Experimental Design Details
As previously explained, our project aims to achieve the following three key objectives:
1. Quantifying Individual Concerns for Data Privacy
2. Evaluating Monetary Compensation for Data Privacy
3. Analyzing Trading Profits of Individual Investors
We explain below how we study the value of individual investors’ trading data, and measure the welfare effect of data value, which has never been addressed in the literature before.
We explore the value of investors’ data by conducting a lab experiment. Our experiment is based on a trading simulation platform that mimics the environment of practitioners in financial markets, which enables us to contextualize participants’ trading decisions. Critically, the experiment is designed to study the change in the functioning of the account of the participant regarding the sharing of his/her trading activity. Furthermore, this approach allows us to precisely map a participant to his or her trading activity, which is key to empirically testing the change in trading behavior and estimating the value of investor’s data.

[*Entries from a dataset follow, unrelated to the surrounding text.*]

## config.mk

```make
export PLATFORM = sky130hd
export DESIGN_NAME = controle_acesso_memoria
export DESIGN_NICKNAME = d
export VERILOG_FILES = /design/src/rtl/controle_acesso_memoria.sv
export SDC_FILE = /design/constraint.sdc
export NUM_CORES = 1
export LEC_CHECK = 0
export CORE_MARGIN = 5
export CORE_UTILIZATION = 32
export DETAILED_ROUTE_END_ITERATION = 10
export GPL_TIMING_DRIVEN = 0
export PLACE_DENSITY = 0.56
export SETUP_SLACK_MARGIN = 0.4
export SYNTH_ARGS = -nofsm -noshare
export SYNTH_HDL_FRONTEND = slang
export SYNTH_SLANG_ARGS = --single-unit
```

## constraint.sdc

```tcl
create_clock -name clock -period 3.87 [get_ports clock]
set_input_delay 0.774 -clock clock [delete_from_list [all_inputs] [get_ports clock]]
set_output_delay 0.774 -clock clock [all_outputs]
set_load 0.01 [all_outputs]
```

## src/rtl/controle_acesso_memoria.sv

```systemverilog
// Load/store access controller for the word-addressed data memory.
// Subword stores use read-modify-write; loads are lane-selected and extended.
module controle_acesso_memoria #(
    parameter int unsigned palavrasMemoria = 32
) (
    input  logic        clock,
    input  logic        resetN,
    input  logic        reqValid,
    output logic        reqReady,
    input  logic        reqWrite,
    input  logic [1:0]  reqSize,
    input  logic        reqSigned,
    input  logic [31:0] reqAddr,
    input  logic [31:0] reqWData,
    output logic        respValid,
    output logic [31:0] respData,
    output logic [1:0]  respErro,
    output logic [31:0] memAddress,
    output logic        memRead,
    output logic        memWrite,
    output logic [31:0] memWriteData,
    input  logic [31:0] memReadData
);

    typedef enum logic [1:0] {OCIOSO, LEITURA, ESCRITA, RESPOSTA} estado_t;

    localparam logic [31:0] LIMITE = 32'(palavrasMemoria);

    estado_t     estado, proximo;
    logic [31:0] addr_q, wdata_q, merge_q, dado_q;
    logic [1:0]  size_q, erro_q;
    logic        signed_q, write_q;

    logic        aceita, desalinhado, fora_faixa;
    logic [1:0]  erro_req;
    logic [7:0]  byte_sel;
    logic [15:0] meia_sel;
    logic [31:0] dado_fmt, dado_merge;

    assign aceita = reqValid && reqReady;

    // Misalignment wins over out-of-range
    always_comb begin
        desalinhado = (reqSize == 2'b11)
                   || (reqSize == 2'b01 && reqAddr[0])
                   || (reqSize == 2'b10 && reqAddr[1:0] != 2'b00);
        fora_faixa  = {2'b00, reqAddr[31:2]} >= LIMITE;
        erro_req    = desalinhado ? 2'b01 : (fora_faixa ? 2'b10 : 2'b00);
    end

    always_comb begin
        proximo = estado;
        unique case (estado)
            OCIOSO: begin
                if (aceita) begin
                    if (erro_req != 2'b00)
                        proximo = RESPOSTA;
                    else if (reqWrite && reqSize == 2'b10)
                        proximo = ESCRITA;
                    else
                        proximo = LEITURA;
                end
            end
            LEITURA:  proximo = write_q ? ESCRITA : RESPOSTA;
            ESCRITA:  proximo = RESPOSTA;
            RESPOSTA: proximo = OCIOSO;
        endcase
    end

    always_comb begin
        byte_sel = memReadData[{addr_q[1:0], 3'b000} +: 8];
        meia_sel = memReadData[{addr_q[1], 4'b0000} +: 16];
        case (size_q)
            2'b00:   dado_fmt = {{24{signed_q & byte_sel[7]}}, byte_sel};
            2'b01:   dado_fmt = {{16{signed_q & meia_sel[15]}}, meia_sel};
            default: dado_fmt = memReadData;
        endcase
    end

    always_comb begin
        dado_merge = merge_q;
        case (size_q)
            2'b00:   dado_merge[{addr_q[1:0], 3'b000} +: 8] = wdata_q[7:0];
            2'b01:   dado_merge[{addr_q[1], 4'b0000} +: 16] = wdata_q[15:0];
            default: dado_merge = wdata_q;
        endcase
    end

    always_ff @(posedge clock or negedge resetN) begin
        if (!resetN) begin
            estado   <= OCIOSO;
            addr_q   <= '0;
            wdata_q  <= '0;
            merge_q  <= '0;
            dado_q   <= '0;
            size_q   <= '0;
            erro_q   <= '0;
            signed_q <= 1'b0;
            write_q  <= 1'b0;
        end else begin
            estado <= proximo;
            unique case (estado)
                OCIOSO: begin
                    if (aceita) begin
                        addr_q   <= reqAddr;
                        wdata_q  <= reqWData;
                        size_q   <= reqSize;
                        signed_q <= reqSigned;
                        write_q  <= reqWrite;
                        erro_q   <= erro_req;
                        dado_q   <= '0;
                    end
                end
                LEITURA: begin
                    if (write_q)
                        merge_q <= memReadData;
                    else
                        dado_q <= dado_fmt;
                end
                ESCRITA: ;
                RESPOSTA: begin
                    dado_q <= '0;
                    erro_q <= '0;
                end
            endcase
        end
    end

    always_comb begin
        reqReady     = (estado == OCIOSO);
        respValid    = (estado == RESPOSTA);
        respData     = dado_q;
        respErro     = erro_q;
        memRead      = (estado == LEITURA);
        memWrite     = (estado == ESCRITA);
        memAddress   = (memRead || memWrite) ? {2'b00, addr_q[31:2]} : 32'd0;
        memWriteData = memWrite ? dado_merge : 32'd0;
    end

endmodule

```

==> impl_metrics.yaml <==
pwr:
  leakagePower_nw: 4.35
  powerDensity_nw_per_um2: 910
  vdd_drop_max_mv: 0.469
  p_total_mw: 9.45
synthesis:
  seq_area_frac_synth_pct: 47.2
  syn-instance-count: 639
  synth-edff-count: 0
  synth_seq_cells: 136
  synth_warnings: 0
  yosysMostFrequentCell: "dfrtp_1"
  synth_area_per_cell_um2: 11.3
  synthTopCellsByCount: "dfrtp_1 (136), mux2_2 (56), mux2_1 (39)"
  ys_types: 50
  synth_area_um2: 7210
  yosysTopAreaCellShare_pct: 47.2
  synth_ff_type: "dfrtp_1"
  synth_area_leader_cell: "dfrtp_1"
  synth_area_leaders: "dfrtp_1 (47%), mux2_2 (8.7%), mux2_1 (6.1%)"
  async_flop_share_pct: 100
timing:
  tns_ns: 0
  setup_viol: 0
  final-max-slew-violation-count: 0
  fin_skew_ns: 0.00729
  min_period_over_period_pct: 88.3
  tightest_slew_ns: 0.603
  rsz0062_at_grt: "true"
  finalHoldViolations: 0
  period_needed_ns: 3.42
  max_freq_ghz: 0.293
  setup_ws_ns: 0.452
  relSlewSlack_pct: 59.8
cells_and_area:
  antenna_cells: 0
  num-fill-cells: 2163
  area_growth_pct: 44.0
  fin_util_pct: 46.3
  nets: 987
  layout-drive-gt1-share_pct: 18.5
routing:
  drtIter0Drc: 339
  ant_nets: 0
  num_vias: 6098
  dr.pass1.iters: 6
  wl_per_cell_um: 21.4
  via_per_inst: 5.20
  route.detailed.drc: 0
  drt_wl_total_um: 25100
grt:
  track_usage_pct: 19.6
  antenna_found_initial: 0
  grt_max_degree: 82
  grtUsageMet3_pct: 7.74
  gr-total-overflow: 0
  top_usage_layer: "met2"
  grt_pass1_vias: 6197
  grtUsageMet2_pct: 31.1
  grt_pass1_wl_um: 38600
  met1_usage_pct: 25.1
clock_tree:
  cts_tree: "built"
  numCtsBuffers: 17
  ctsRootBufferMaster: "clkbuf_16"
  cts_sinks: 136
  clk_latency_ns: 0.43
  clk_pin_slew_worst_paths_ns: 0.06
  clockBufferDepth: 2
  h-tree-depth: 4
critical_path:
  r2r.worst_path.cells: 7
  max_stage_delay_ns: 0.40
  cp_slowest_cell: "dfrtp_1"
  critPathMaxFanout: 11
  arrival_ns: 2.64
  required_ns: 3.10
  cp-start-kind: "register"
  crit_chain: "buf_6 > buf_12 > inv_8 > ha_4 > nor4bb_1 > buf_4 > buf_4 > buf_12 > a221o_1 > a22oi_1 > nor2b_1 > clkdlybuf4s15_2"
  worstSetupPathType: "register to primary output"
  endpoint_kind: "primary output"
floorplan:
  io_pins: 205
  core_um2: 22400
  dieArea_um2: 25600
  start_util_pct: 32.1
  die_w_um: 160
  chipHeight_um: 160
  rows: 55
place:
  post-place-ws_ns: -0.0297
  portBuffers: 202
  place.gp.congestion: 0.870
  dpl.hpwl_um: 19000
job:
  max_cap_viol_count: 0
outcome:
  status: "completed"
hold_path:
  hold_class: "input port to async pin"
kinds of logic (layout without fill, tap and decap cells):
group,count (synthesis),count (layout),synth area share (%)
other,1,2,0.0520
AND/OR/NAND/NOR,152,152,12.0
adder cells (fa/ha/maj),9,9,1.56
AO/OA/AOI/OAI,158,158,16.7
flip-flops,136,136,47.2
buffers and inverters,62,310,3.78
multiplexers,121,121,18.7
timing repair:
action | 4_1_cts | 5_1_grt
pin swaps | 1 | 8
buffers inserted | 9 | 4
endpoints found under the setup margin | 32 | 28
gates resized for setup | 58 | 49
hold buffers | 0 | 0
routing by layer:
metal	wire, um	vias up	part of all wire (%)
met5	0	-	0
met4	454	0	1.8
met3	2310	32	9.2
met2	11700	236	47
met1	10600	2963	42
li1	-	2867	-
worst max-delay path, delay by kind of cell (launching register included):
family | cells | cell delay [ns]
fa+ha+maj | 1 | 0.22
compound gates | 2 | 0.20
buf+inv | 7 | 0.99
simple gates | 2 | 0.41
flops | 1 | 0.40
per-stage QoR:
| step | hold slack, ns | instance area [um^2] | cells |
|---|---|---|---|
| 6_report | 0.320 | 10400 | 1173 |
| 5_1_grt | 0.346 | 10400 | 1173 |
| 4_1_cts | 0.316 | 10400 | 1169 |
| 3_5_place_dp | 0.474 | 9620 | 1128 |
| 3_3_place_gp | 0.467 | 9590 | 1127 |
| 2_1_floorplan | 0.456 | 7210 | 640 |
placed cells by master (no fill, tap or decap), types with 9 or more instances in the layout:
master           instances
dfrtp_1                136
a21oi_1                 24
mux2_1                  39
o21ai_0                 16
nor2_1                  18
dlygate4sd2_1           10
buf_4                   17
and2_1                  31
mux2_2                  56
a22o_1                  10
a22oi_1                 16
buf_2                   15
o2bb2ai_1               16
nor2b_1                 32
buf_1                   10
clkdlybuf4s50_1        169
mux2i_1                 24
clkbuf_16               17
inv_1                    9
nand2_1                 28
nand2b_1                10
clkbuf_2                17
clkbuf_1                15
a221o_1                 33
area by class of cell:
| type | instances | area [um^2] | share of cell area (%) |
|---|---|---|---|
| buffer | 50 | 262 | 2.52 |
| clock buffer | 17 | 425 | 4.10 |
| clock inverter | 15 | 216 | 2.08 |
| inverter | 12 | 52.6 | 0.506 |
| multi-input combinational | 442 | 3590 | 34.6 |
| sequential | 136 | 3400 | 32.8 |
| tap | 285 | 357 | 3.43 |
| timing repair buffer | 216 | 2080 | 20.0 |
worst paths after layout:
path	from	endpoint	slack [ns]
max in group asynchronous	resetN	respData[2]	2.75
setup / recovery	addr_q[1]	memWriteData[28]	0.45
hold reg to reg	addr_q[30]	addr_q[30]	0.49
hold / removal	resetN	wdata_q[23]	0.32
min in group clock	addr_q[30]	addr_q[30]	0.49
setup reg to reg	estado[1]	wdata_q[30]	1.61
sequential cells by signal (all words and copies together), names as in the netlist:
signal	flops
addr_q	32
estado	2
merge_q	32
respData	32
respErro	2
signed_q	1
size_q	2
wdata_q	32
write_q	1
report_power, final:
part / total (mW) / leakage (nW) / internal [mW] / switching (mW)
registers: 2.78 / 1.67 / 2.12 / 0.658
clock network: 1.80 / 0.313 / 1.10 / 0.704
logic: 4.87 / 2.37 / 2.51 / 2.36
total: 9.45 / 4.35 / 5.72 / 3.73
Power figures use the tool's default switching activity.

The main benefit of using a lab experiment is the ability to observe trading decisions at the individual level. Individual-level data allow us to precisely map information about the participants and their trading activity to the change in the functioning of the account (data sharing or not). Doing so is particularly relevant for testing our hypotheses and controlling for various factors.
The choice of a lab experiment also overcomes two main challenges of empirical studies: the lack of real data and, more critically, the difficulty of making causal inferences. Regarding the lack of data, first of all, we could not identify a natural experiment for this research question: there are no laws that we could use where trading platforms were exogenously prevented from sharing their customers’ past trading history and provide their customers with a compensation for their data. Second, surveys of investors’ preferences for privacy (see Acquisti et al. 2021) are notoriously controversial because of the “privacy paradox”: while users claim to be very concerned about their privacy, they nevertheless undertake very little to protect their personal data. In terms of causal inference, archival data would make it difficult to study the sharing of information because of the many factors occurring in financial markets. In contrast, with an experimental approach, we can expose participants to a change in data sharing which is the only manipulated variable. In addition, empirical analysis could not separate the relative roles of investors’ biases from those of their endowments and available information in accounting for their trading reaction to the change in sharing financial data. To address this issue, our lab experiment relies on a trading simulation in which each participant is endowed with the same initial portfolio (composed of stocks and cash) and faces the same news flow regarding the company. This setting allows us to isolate the role of potential confounding factors other than those related to individual preferences.
What is more, it is extremely difficult in the real world to cleanly identify whether investors are aware that their data are being “sold” to others. Trading platforms don’t explicitly explain the practice of PFOF and how investor orders are executed. As a matter of fact, most platforms provide very vague information regarding how they use investor data.
For example, they mostly do not share how they use the current order data, historical trading record data of investors. Investors remain largely uninformed regarding who’re their trading counterparties, and how their data can be used. All these factors are very important for investor expectations. Investors might consider the possibility of being front-run or back-run, if they understand the mechanism. In our experiment, however, with a well-controlled environment, we can provide a detailed explanation to investors on how their data might be used by others, and then examine their behavioral pattern changes when their data are being “shared”.
Finally, we can examine within the “black box” by observing exactly how investors change trading behaviors, when they understand their data are being shared, i.e., the trading frequency, number of orders, incentives to hide information, etc. All these findings will contribute largely to understand the welfare loss of investors due to data sharing. Moreover, we know the profiles of investors, by risk-aversion, confidence, etc. And we can control more cleanly than in a natural setting.